At least 2,579 weapons were seized by police at schools between April 2015 and the start of 2017 according to figures obtained from 32 police forces in England and Wales. In 2016-2017 alone there was a 20% increase in the number of weapons seized in schools on the previous year with some arguing that the real figure is much higher as many police forces either declined to respond to the Freedom of Information request or provided fragmentary data.

In the context of what police chiefs have dubbed a “worrying increase” in the number of young people carrying knives, our CEO, Dominique Airey and our Delivery Director, Damian Castello, were invited by the BBC’s Victoria Derbyshire programme as well as the BBC and ITV lunchtime news to comment on why young people may feel the need to carry knives and what can be done to tackle this.

Our approach, through our preventative and rehabilitative work, is to understand and tackle the root causes of violent and/or disruptive behaviour. Both Dominique and Damian made clear in their interviews that above all else, the young people we work with state that their primary reason for carry a weapon is because they do not feel safe in their communities. Khulisa is not the only charity involved in direct delivery work with young people to argue this. Patrick Green, manager of the anti-knife crime charity The Ben Kinsella Trust, highlights that from his experience most of the young people who hold the assumption that carrying a weapon will keep them safe have been victims of crime in the past who fear further victimisation.


Many pupils come from different areas which may be in conflict due to postcode rivalry

Damian argued during his interview with the Victoria Derbyshire programme that one of the reasons why some children feel the need to carry weapons as a means of protection arises from the fact that “many pupils come from different areas which may be in conflict.” This is particularly true in the case of the demographic of pupils that we work with. The majority of the pupils we work with live in urban areas and are at risk of offending and/or exclusion. According to statistics obtained by the V & A Museum of Childhood in partnership with the Centre for Crime and Justice Studies, young people living in urban, deprived communities who experience “educational problems appear to see themselves as particularly vulnerable to knife-related incidents.” 43% of the children interviewed who study in Pupil Referral Units say that they carry knives as a means of protection in contrast with 24% of pupils in mainstream schools who submit the same.

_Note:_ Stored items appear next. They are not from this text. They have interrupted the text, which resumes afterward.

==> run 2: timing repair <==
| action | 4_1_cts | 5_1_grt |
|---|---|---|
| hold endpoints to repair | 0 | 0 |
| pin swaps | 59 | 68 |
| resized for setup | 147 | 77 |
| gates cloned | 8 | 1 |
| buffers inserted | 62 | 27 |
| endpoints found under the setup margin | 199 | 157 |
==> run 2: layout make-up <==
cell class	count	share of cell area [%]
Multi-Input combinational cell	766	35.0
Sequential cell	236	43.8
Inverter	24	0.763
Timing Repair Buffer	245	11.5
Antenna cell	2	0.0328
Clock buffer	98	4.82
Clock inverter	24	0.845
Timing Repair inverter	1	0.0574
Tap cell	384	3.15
This is an optimization exercise on Yosys and OpenROAD, whose aim is small area, a short achievable clock period and few clock cycles per item, not a production implementation.
At most, simulation tests tie the RTL to the original design; equivalence was not proved.
Power and IR drop assume default switching activity.

==> flow/design.v (excerpt) <==
module irdec (
    input  wire        clk,
    input  wire        rst,
    input  wire        req_valid,
    output wire        req_ready,
    input  wire [2:0]  req_op,
    input  wire [31:0] req_now,
    output reg         rsp_valid,
    output reg  [51:0] rsp
);
clock: 11.0 ns
lec_check: 0
cap_margin: 20
core_margin: 2
core_utilization: 40
place_density: 0.6
slew_margin: 20
standard.sh (not shown) runs the stock make flow with config.mk's settings and CLKGATE_MAP_FILE= SYNTH_SCRIPT=/design/flow/synth_recipe.tcl, a recipe that flattens the netlist after the stock synthesis.
==> flow/flow/run.sh <==
#!/bin/bash
# Own layout flow: the standard flow (standard.sh, unchanged synthesis),
# with plain buffers on the ports instead of delay buffers, and timing repair
# aiming for extra setup slack. Each make run logs to its own file here.
set -euo pipefail
bash standard.sh \
  "BUFFER_PORTS_ARGS=-buffer_cell sky130_fd_sc_hd__buf_2" \
  "SETUP_SLACK_MARGIN=${OWN_SETUP_MARGIN:-7}" \
  finish > standard_finish.log 2>&1
The first run finished with timing, DRC and antenna clean.
==> next run, changes <==
==> flow/run.sh (new file) <==
#!/bin/bash
# synth_recipe.tcl (not shown) runs the flow's synth.tcl, then flattens the netlist and writes it again
# the make line also repeats each setting of config.mk as NAME=value (left out here)
make -C /OpenROAD-flow-scripts/flow DESIGN_CONFIG=/design/flow/config.mk WORK_HOME=/design/flow/orfs CLKGATE_MAP_FILE= SYNTH_SCRIPT=/design/flow/synth_recipe.tcl finish
removed: flow/flow/run.sh
removed: flow/standard.sh
Hold slack loses 0.048 ns.
Routed wire length falls by 3.1%.
Power shrinks by 6.4%.
Clock skew is higher by 0.0075 ns.
Critical path depth is lower by 1.
Setup slack degrades by 0.90 ns.
Global-route usage goes down by 0.61 points.
Final area went down by 5.3%.
No functional check of the RTL was part of any run of this note.

## the previous run
irdec, a different RTL version from the one above (not shown whole).
For scale: roughly 2100 cells after synthesis.
==> flow/design.v (excerpt) <==
module irdec (
    input  wire        clk,
    input  wire        rst,
    input  wire        req_valid,
    output wire        req_ready,
    input  wire [2:0]  req_op,
    input  wire [31:0] req_now,
    output reg         rsp_valid,
    output wire [51:0] rsp
);
Settings: LEC_CHECK=0, CAP_MARGIN=20, CORE_MARGIN=2, CORE_UTILIZATION=60, CTS_BUF_LIST=sky130_fd_sc_hd__clkbuf_4, CTS_CLUSTER_SIZE=20, PLACE_DENSITY=0.75, SLEW_MARGIN=20; clock period 11.0 ns.
==> flow/flow/run.sh <==
#!/bin/bash
# Own layout flow: the standard flow (standard.sh, unchanged synthesis),
# with plain buffers on the ports instead of delay buffers, and timing repair
# aiming for extra setup slack. Each make run logs to its own file here.
set -euo pipefail
bash standard.sh \
  "BUFFER_PORTS_ARGS=-buffer_cell sky130_fd_sc_hd__buf_2" \
  "SETUP_SLACK_MARGIN=${OWN_SETUP_MARGIN:-7}" \
  finish > standard_finish.log 2>&1
The inputs of the current run differ from those of the previous run as listed below.
- a change of CTS_CLUSTER_SIZE from 20 to 30
- a change of PLACE_DENSITY from 0.75 to 0.6
- a change of CTS_BUF_LIST from sky130_fd_sc_hd__clkbuf_4 to sky130_fd_sc_hd__clkbuf_8
- a change of CORE_UTILIZATION from 60 to 40
[summary]
Status: met1 wire length parity (the previous run, the current run). The lower part of the total power dissipated in combinational logic of the current run and the previous run is in the previous run. Compared with the previous run, number of nets in the finished design in the current run decreased slightly.
No run of this note included a check of the RTL's function; only the layout flow was run.

irdec, a different RTL version from the one above (not shown whole).
Size: about 310 flip-flops, about 92 I/O pins, roughly 19000 sq um of cells after synthesis.
clock: 11.0 ns
lec_check: 0
cap_margin: 20
core_margin: 2
core_utilization: 40
place_density: 0.6
slew_margin: 20
run.sh (not shown) runs the stock make flow with config.mk's settings and CLKGATE_MAP_FILE= SYNTH_SCRIPT=/design/flow/synth_recipe.tcl, a recipe that flattens the netlist after the stock synthesis.
Stock flow here: none of the scripts above is used.
Testbench counts at the start, summed over its fixed seeds: cycles 24,279, items 24,255.
Edit:
ABC_CLOCK_PERIOD_IN_PS = 2500   (was unset)
- worst hold slack stays the same
- utilization stays the same
- setup slack stays the same

The RTL this note starts from:
==> flow/design.v <==
module irdec (
    input  wire        clk,
    input  wire        rst,
    input  wire        req_valid,
    output wire        req_ready,
    input  wire [2:0]  req_op,
    input  wire [31:0] req_now,
    output reg         rsp_valid,
    output wire [51:0] rsp
);
    localparam [2:0] OP_EDGE  = 3'b001;
    localparam [2:0] OP_AVAIL = 3'b011;
    localparam [2:0] OP_RECV  = 3'b100;
    localparam [2:0] OP_READ  = 3'b101;
    localparam [2:0] OP_RESET = 3'b111;
    assign req_ready = 1'b1;
    reg [31:0] last_edge;
    reg [31:0] last_event;
    reg [1:0]  tag;         
    reg        pending;
    reg [5:0]  nec_c;
    reg [23:0] nec_data;    
    reg        nec_ok;      
    reg [5:0]  pan_c;
    reg [47:0] pan_data;    
    reg        pan_ok;      
    reg        hact;
    reg        hge2;
    reg [7:0]  hp;
    reg [15:0] hprev;
    reg [31:0] hash;
    reg        v1, e1;
    reg [2:0]  op1;
    reg [31:0] now1;
    reg [15:0] d1;         
    reg        to1, nl1, nh1, ng1, pl1, pg1, win1;
    wire is_avail = v1 && (op1 == OP_AVAIL);
    wire is_recv  = v1 && (op1 == OP_RECV);
    wire is_read  = v1 && (op1 == OP_READ);
    wire is_reset = v1 && (op1 == OP_RESET);
    wire tp_op    = v1 && (op1 != 3'd0) && (op1 != 3'd6) && (op1 != 3'd7);
    wire hto     = hge2 && to1;
    wire tp_fire = tp_op && !pending && hto;
    wire pend1   = pending || tp_fire;
    wire edge_go = e1 && !pending && !hto;
    wire clear_all = rst || is_reset;
    wire [31:0] le_next = is_reset ? 32'd0 : edge_go ? now1 : last_edge;
    wire [31:0] lv_next = is_reset ? 32'd0 : last_event;
    wire [16:0] lo_diff = {1'b0, req_now[15:0]} - {1'b0, le_next[15:0]};
    wire        lo_brw  = lo_diff[16];
    wire [15:0] el      = lo_diff[15:0];
    wire [15:0] xh      = req_now[31:16];
    wire [15:0] yh      = ~le_next[31:16];
    wire        hi_eq0  = ((xh ^ yh) == 16'hFFFF);
    wire        hi_eq1  = ((xh ^ yh) == {xh[14:0] | yh[14:0], 1'b0});
    wire        sat     = lo_brw ? !hi_eq1 : !hi_eq0;
    wire [18:0] lw_diff = {1'b0, req_now[17:0]} - {1'b0, lv_next[17:0]};
    wire [13:0] xw      = req_now[31:18];
    wire [13:0] yw      = ~lv_next[31:18];
    wire        w_eq0   = ((xw ^ yw) == 14'h3FFF);
    wire        w_eq1   = ((xw ^ yw) == {xw[12:0] | yw[12:0], 1'b0});
    wire        in_win  = (lw_diff[18] ? w_eq1 : w_eq0) && (lw_diff[17:0] < 18'd162000);
    always @(posedge clk) begin
        v1   <= req_valid && !rst;
        e1   <= req_valid && !rst && (req_op == OP_EDGE);
        op1  <= req_op;
        now1 <= req_now;
        d1   <= el | {16{sat}};
        to1  <= sat || (el >= 16'd27000);
        nl1  <= sat || (el >= 16'd12375);
        nh1  <= sat || (el >= 16'd6750);
        ng1  <= sat || (el >= 16'd1687);
        pl1  <= sat || (el >= 16'd3456);
        pg1  <= sat || (el >= 16'd1296);
        win1 <= in_win;
    end
    wire nec_bit  = ng1;
    wire nec_cmp  = nec_bit ^ nec_data[16];        
    wire nec_hi   = (nec_c >= 6'd26);              
    reg  [5:0]  nec_c_n;
    reg         nec_claim;
    reg         nec_hold;                           
    always @* begin
        nec_c_n   = nec_c;
        nec_claim = 1'b0;
        nec_hold  = 1'b0;
        if (to1) begin
            nec_c_n = (nec_c == 6'd0) ? 6'd1 : 6'd0;
        end else if (nec_c == 6'd0) begin
        end else if (nec_c == 6'd1) begin
            if (!nh1) begin
                nec_c_n = 6'd0;
            end else if (!nl1) begin
                nec_c_n   = 6'd0;
                nec_claim = win1;
                nec_hold  = win1;
            end else begin
                nec_c_n = 6'd2;
            end
        end else begin
            if (nec_c != 6'd33) begin
                nec_c_n = nec_c + 6'd1;
            end else begin
                nec_c_n   = 6'd0;
                nec_claim = nec_ok && nec_cmp;
            end
        end
    end
    wire        pan_bit   = pg1;
    wire [47:0] pan_shift = {pan_bit, pan_data[47:1]};
    wire        pan_cmp   = !(pan_bit ^ pan_data[24] ^ pan_data[32] ^ pan_data[40]);
    reg  [5:0]  pan_c_n;
    reg         pan_claim;
    always @* begin
        pan_c_n   = pan_c;
        pan_claim = 1'b0;
        if (to1) begin
            pan_c_n = (pan_c == 6'd0) ? 6'd1 : 6'd0;
        end else if (pan_c == 6'd0) begin
        end else if (pan_c == 6'd1) begin
            pan_c_n = pl1 ? 6'd2 : 6'd0;
        end else begin
            if (pan_c != 6'd49) begin
                pan_c_n = pan_c + 6'd1;
            end else begin
                pan_c_n   = 6'd0;
                pan_claim = pan_ok && pan_cmp;
            end
        end
    end
    wire [17:0] new3  = {2'b00, d1} + {1'b0, d1, 1'b0};
    wire [17:0] prev2 = {1'b0, hprev, 1'b0};
    wire [17:0] prev4 = {hprev, 2'b00};
    wire [1:0]  code  = (new3 <= prev2) ? 2'd0 : (new3 >= prev4) ? 2'd2 : 2'd1;
    wire nec_go   = edge_go;
    wire pan_go   = edge_go && !nec_claim;
    wire hash_go  = pan_go && !pan_claim;
    wire s_claim  = nec_go && nec_claim || pan_go && pan_claim;
    wire h_init   = hash_go && to1 && !hact;
    wire h_pulse  = hash_go && !to1 && hact;        
    wire h_fold   = hash_go && !to1 && hge2;
    wire h_claim  = hash_go && (to1 ? hge2 : (hge2 && hp == 8'd253));
    wire read_go  = is_read && pend1;
    wire [1:0] tag1 = tp_fire ? 2'd3 : tag;
    wire h_clear  = read_go && (tag1 == 2'd3) || s_claim;
    wire receiving = !pending && !to1 && ((nec_c != 6'd0) || (pan_c != 6'd0) || hact);
    always @(posedge clk) begin
        if (clear_all) begin
            tag        <= 2'd0;
            pending    <= 1'b0;
            nec_c      <= 6'd0;
            pan_c      <= 6'd0;
            hact       <= 1'b0;
            hge2       <= 1'b0;
        end else begin
            if (tp_fire || h_claim)
                tag <= 2'd3;
            else if (nec_go && nec_claim)
                tag <= 2'd1;
            else if (pan_go && pan_claim)
                tag <= 2'd2;
            if (read_go)
                pending <= 1'b0;
            else if (tp_fire || s_claim || h_claim)
                pending <= 1'b1;
            if (nec_go)
                nec_c <= nec_c_n;
            if (pan_go)
                pan_c <= pan_c_n;
            if (h_clear) begin
                hact <= 1'b0;
                hge2 <= 1'b0;
            end else if (h_init) begin
                hact <= 1'b1;
            end else if (h_pulse) begin
                hge2 <= 1'b1;
            end
        end
    end
    always @(posedge clk) begin
        if (rst) begin
            last_edge  <= 32'd0;
            last_event <= 32'd0;
        end else begin
            last_edge  <= le_next;
            last_event <= s_claim ? now1 : lv_next;
        end
    end
    always @(posedge clk) begin
        if (nec_go && nec_hold) begin
            nec_data <= 24'h00FFFF;
        end else if (nec_go) begin
            if (nec_hi) begin
                nec_data[23:16] <= {nec_data[16], nec_data[23:17]};
                nec_ok          <= nec_ok && nec_cmp;
            end else begin
                nec_data <= {nec_bit, nec_data[23:1]};
                nec_ok   <= 1'b1;
            end
        end
        if (pan_go) begin
            pan_data <= pan_shift;
            pan_ok   <= (pan_c < 6'd42) || (pan_ok && pan_cmp);
        end
        if (h_init)
            hp <= 8'd0;
        else if (h_pulse)
            hp <= hp + 8'd1;
        if (h_pulse)
            hprev <= d1;
    end
    reg       hi2, hf2;
    reg [1:0] code2;
    always @(posedge clk) begin
        hi2   <= h_init && !clear_all;
        hf2   <= h_fold && !clear_all;
        code2 <= code;
    end
    wire [31:0] t0 = hash;
    wire [31:0] t1 = {hash[30:0], 1'b0};
    wire [31:0] t2 = {hash[27:0], 4'b0};
    wire [31:0] t3 = {hash[24:0], 7'b0};
    wire [31:0] t4 = {hash[23:0], 8'b0};
    wire [31:0] t5 = {hash[7:0], 24'b0};
    wire [31:0] s1 = t0 ^ t1 ^ t2;
    wire [31:0] c1 = {((t0 & t1) | (t0 & t2) | (t1 & t2)), 1'b0};
    wire [31:0] s2 = t3 ^ t4 ^ t5;
    wire [31:0] c2 = {((t3 & t4) | (t3 & t5) | (t4 & t5)), 1'b0};
    wire [31:0] s3 = s1 ^ c1 ^ s2;
    wire [31:0] c3 = {((s1 & c1) | (s1 & s2) | (c1 & s2)), 1'b0};
    wire [31:0] s4 = s3 ^ c3 ^ c2;
    wire [31:0] c4 = {((s3 & c3) | (s3 & c2) | (c3 & c2)), 1'b0};
    wire [31:0] hmul = s4 + c4;
    always @(posedge clk) begin
        if (hi2)
            hash <= 32'h811C9DC5;
        else if (hf2)
            hash <= {hmul[31:2], hmul[1:0] ^ code2};
    end
    reg r_nec, r_pan, r_hash, r_flag;
    always @(posedge clk) begin
        if (rst) begin
            rsp_valid <= 1'b0;
            r_nec     <= 1'b0;
            r_pan     <= 1'b0;
            r_hash    <= 1'b0;
            r_flag    <= 1'b0;
        end else begin
            rsp_valid <= v1;
            r_nec     <= read_go && (tag1 == 2'd1);
            r_pan     <= read_go && (tag1 == 2'd2);
            r_hash    <= read_go && (tag1 == 2'd3);
            r_flag    <= is_avail && pend1 || is_recv && receiving;
        end
    end
    wire [15:0] r_addr = ({16{r_nec}}  & nec_data[15:0]) |
                         ({16{r_pan}}  & pan_data[15:0]) |
                         ({16{r_hash}} & {8'd0, hp});
    wire [31:0] r_cmd  = ({32{r_nec}}  & {24'd0, nec_data[23:16]}) |
                         ({32{r_pan}}  & pan_data[47:16]) |
                         ({32{r_hash}} & hash);
    assign rsp = {r_nec | r_pan | r_hash, r_pan | r_hash, r_nec | r_hash, r_flag, r_addr, r_cmd};
endmodule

Based on figures obtained by The Centre for Crime and Justice Studies (https://www.vam.ac.uk/__data/assets/file/0011/247916/teen_knife_crime_booklet.pdf)
"Education is the first form of prevention" - Damian Castello, Khulisa's Director of Delivery

Our evidence and experience working with thousands of young people has taught us that central to  tackling  this issue is giving  children and young adults a safe space to express themselves through a network of trusted adults. This calls for more than a Youth Justice response focusing on the symptoms but rather needs a coordinated approach for teachers, parents, police and other community actors focused on engagement and prevention.

For us, as Damian said to BBC 1’s lunch time news team, “education is the first form of prevention.” In delivering our flagship Face It behaviour change and personal development programme, we currently work with children as young as 11 years old with a view to help them improve their emotional literacy and resilience so that they respond to their fears without resorting to violence and crime.

No one organisation can tackle a complex  issue such as knife crime – Khulisa is dedicated to working with a number of different public, private and third-sector organisations to help young people feel safer in their communities, develop their emotional literacy and prevent them ever feeling that their only option to stay safe is to carry a knife.

Given the link between social exclusion and crime, Khulisa is particularly interested in developing strategic partnerships that will support longer-term outcomes including: further education, employment and housing to develop a whole-system approach to offender management and diversion.